- _What you need to do_
Copy each line from the data that has the word "circular" in it.

** Data for the task follows **

<file path="src/rtl/rob_pkg.sv">
// ROB shared configuration: widths, reserved-tag constants, entry layout and
// the circular-pointer helper. Imported by rob and rob_lookup.
package rob_pkg;

    localparam int ROBSize      = 16;
    localparam int ROBIdxWidth  = 4;
    localparam int WordWidth    = 32;
    localparam int RegIdxWidth  = 5;
    localparam int InstrIdWidth = 6;

    localparam logic [WordWidth-1:0]    ZERO      = '0;
    localparam logic [InstrIdWidth-1:0] INSTR_NOP = '0;

    // Per-slot payload; the ready bits live in a separate vector so a flush
    // can clear them all in one cycle.
    typedef struct packed {
        logic [InstrIdWidth-1:0] instr_id;
        logic [RegIdxWidth-1:0]  rd;
        logic [WordWidth-1:0]    res;
        logic                    mispredict;
    } rob_entry_t;

    // Tag 0 means "no tag", so pointers cycle 1..size-1 and skip 0.
    function automatic logic [ROBIdxWidth-1:0] rob_next(input logic [ROBIdxWidth-1:0] pos,
                                                        input int size);
        return (int'(pos) == size - 1) ? ROBIdxWidth'(1) : ROBIdxWidth'(pos + 1'b1);
    endfunction

endpackage

</file>
<file path="src/rtl/rob_lookup.sv">
// Operand-tag lookup into the ROB.
// Ports: tag (query), ready_vec/res_vec (ROB state), cdb_en/cdb_pos/cdb_res
// (same-cycle writeback), ready/val (result).
// Tag 0 is "no dependency": always ready with value 0.
// Option: define ROB_BYPASS_EN to forward a same-cycle CDB result
// combinationally; otherwise it becomes visible the cycle after the write.
module rob_lookup
    import rob_pkg::*;
#(
    parameter int ROB_SIZE = ROBSize
) (
    input  logic [ROBIdxWidth-1:0]             tag,
    input  logic [ROB_SIZE-1:0]                ready_vec,
    input  logic [ROB_SIZE-1:0][WordWidth-1:0] res_vec,
    input  logic                               cdb_en,
    input  logic [ROBIdxWidth-1:0]             cdb_pos,
    input  logic [WordWidth-1:0]               cdb_res,
    output logic                               ready,
    output logic [WordWidth-1:0]               val
);

`ifndef ROB_BYPASS_EN
    logic unused_cdb;
    assign unused_cdb = &{1'b0, cdb_en, cdb_pos, cdb_res};
`endif

    always_comb begin
        ready = 1'b1;
        val   = ZERO;
        if (tag != '0) begin
            ready = 1'b0;
`ifdef ROB_BYPASS_EN
            if (cdb_en && cdb_pos == tag) begin
                ready = 1'b1;
                val   = cdb_res;
            end else
`endif
            if (int'(tag) < ROB_SIZE) begin
                ready = ready_vec[tag];
                val   = res_vec[tag];
            end
        end
    end

endmodule

</file>
<file path="src/rtl/rob.sv">
// Reorder buffer: circular queue of in-flight instructions, in-order commit
// to the register file, flush on a mispredicted commit.
// Ports: clk_in/rst_in (sync, active-high)/rdy_in (global enable);
//   issue_*   allocate at tail, issue_rob_pos_out is the tag handed out;
//   full_out  no free slot;
//   cdb_*     execution-result writeback;
//   rs1/rs2   operand tag lookup (two rob_lookup instances);
//   commit_to_regfile_* one-cycle registered commit pulse and payload;
//   clear_branch_out    one-cycle flush pulse.
// Option: ROB_BYPASS_EN enables CDB->lookup forwarding in rob_lookup.
module rob
    import rob_pkg::*;
#(
    parameter int ROB_SIZE = ROBSize
) (
    input  logic                    clk_in,
    input  logic                    rst_in,
    input  logic                    rdy_in,
    input  logic                    issue_en_in,
    input  logic [InstrIdWidth-1:0] issue_instr_id_in,
    input  logic [RegIdxWidth-1:0]  issue_rd_in,
    output logic [ROBIdxWidth-1:0]  issue_rob_pos_out,
    output logic                    full_out,
    input  logic                    cdb_en_in,
    input  logic [ROBIdxWidth-1:0]  cdb_rob_pos_in,
    input  logic [WordWidth-1:0]    cdb_res_in,
    input  logic                    cdb_mispredict_in,
    input  logic [ROBIdxWidth-1:0]  rs1_tag_in,
    input  logic [ROBIdxWidth-1:0]  rs2_tag_in,
    output logic                    rs1_ready_out,
    output logic                    rs2_ready_out,
    output logic [WordWidth-1:0]    rs1_val_out,
    output logic [WordWidth-1:0]    rs2_val_out,
    output logic                    commit_to_regfile_en_out,
    output logic [InstrIdWidth-1:0] commit_to_regfile_instr_id_out,
    output logic [RegIdxWidth-1:0]  commit_to_regfile_rd_out,
    output logic [ROBIdxWidth-1:0]  commit_to_regfile_rob_pos_out,
    output logic [WordWidth-1:0]    commit_to_regfile_res_out,
    output logic                    clear_branch_out
);

    logic [ROBIdxWidth-1:0]             head, tail, count;
    logic [ROB_SIZE-1:0]                ready_q;
    rob_entry_t [ROB_SIZE-1:0]          ent;
    logic [ROB_SIZE-1:0][WordWidth-1:0] res_vec;
    logic                               do_commit, do_flush, do_issue, do_cdb;

    assign issue_rob_pos_out = tail;
    assign full_out          = (int'(count) == ROB_SIZE - 1);

    // A flush wins over everything else happening in the same cycle: the
    // younger issue and any CDB write belong to the squashed path.
    always_comb begin
        do_commit = rdy_in && (count != '0) && ready_q[head];
        do_flush  = do_commit && ent[head].mispredict;
        do_issue  = rdy_in && issue_en_in && !full_out && !do_flush;
        do_cdb    = rdy_in && cdb_en_in && (cdb_rob_pos_in != '0)
                    && (int'(cdb_rob_pos_in) < ROB_SIZE) && !do_flush;
    end

    always_comb begin
        for (int i = 0; i < ROB_SIZE; i++) res_vec[i] = ent[i].res;
    end

    // Control state and registered commit outputs.
    always_ff @(posedge clk_in) begin
        if (rst_in) begin
            head                           <= ROBIdxWidth'(1);
            tail                           <= ROBIdxWidth'(1);
            count                          <= '0;
            ready_q                        <= '0;
            commit_to_regfile_en_out       <= 1'b0;
            commit_to_regfile_instr_id_out <= INSTR_NOP;
            commit_to_regfile_rd_out       <= '0;
            commit_to_regfile_rob_pos_out  <= '0;
            commit_to_regfile_res_out      <= ZERO;
            clear_branch_out               <= 1'b0;
        end else begin
            commit_to_regfile_en_out <= do_commit;
            clear_branch_out         <= do_flush;
            if (do_commit) begin
                commit_to_regfile_instr_id_out <= ent[head].instr_id;
                commit_to_regfile_rd_out       <= ent[head].rd;
                commit_to_regfile_rob_pos_out  <= head;
                commit_to_regfile_res_out      <= ent[head].res;
            end
            if (do_flush) begin
                head    <= ROBIdxWidth'(1);
                tail    <= ROBIdxWidth'(1);
                count   <= '0;
                ready_q <= '0;
            end else begin
                if (do_commit) begin
                    head          <= rob_next(head, ROB_SIZE);
                    ready_q[head] <= 1'b0;
                end
                if (do_cdb) ready_q[cdb_rob_pos_in] <= 1'b1;
                // Issue last so a freshly allocated slot always starts not-ready.
                if (do_issue) begin
                    tail          <= rob_next(tail, ROB_SIZE);
                    ready_q[tail] <= 1'b0;
                end
                case ({do_issue, do_commit})
                    2'b10:   count <= count + 1'b1;
                    2'b01:   count <= count - 1'b1;
                    default: count <= count;
                endcase
            end
        end
    end

    // Entry payload; qualified by ready_q/count, so it needs no reset.
    always_ff @(posedge clk_in) begin
        if (!rst_in) begin
            if (do_issue) begin
                ent[tail].instr_id   <= issue_instr_id_in;
                ent[tail].rd         <= issue_rd_in;
                ent[tail].mispredict <= 1'b0;
            end
            if (do_cdb) begin
                ent[cdb_rob_pos_in].res        <= cdb_res_in;
                ent[cdb_rob_pos_in].mispredict <= cdb_mispredict_in;
            end
        end
    end

    // Operand lookups: port 0 = rs1, port 1 = rs2.
    logic [1:0][ROBIdxWidth-1:0] q_tag;
    logic [1:0]                  q_ready;
    logic [1:0][WordWidth-1:0]   q_val;

    assign q_tag = {rs2_tag_in, rs1_tag_in};

    for (genvar g = 0; g < 2; g++) begin : g_lookup
        rob_lookup #(.ROB_SIZE(ROB_SIZE)) u_lookup (
            .tag       (q_tag[g]),
            .ready_vec (ready_q),
            .res_vec   (res_vec),
            .cdb_en    (cdb_en_in),
            .cdb_pos   (cdb_rob_pos_in),
            .cdb_res   (cdb_res_in),
            .ready     (q_ready[g]),
            .val       (q_val[g])
        );
    end

    assign rs1_ready_out = q_ready[0];
    assign rs2_ready_out = q_ready[1];
    assign rs1_val_out   = q_val[0];
    assign rs2_val_out   = q_val[1];

endmodule

</file>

** End of Data for the task **

- _Result below_
// the circular-pointer helper. Imported by rob and rob_lookup.
// Reorder buffer: circular queue of in-flight instructions, in-order commit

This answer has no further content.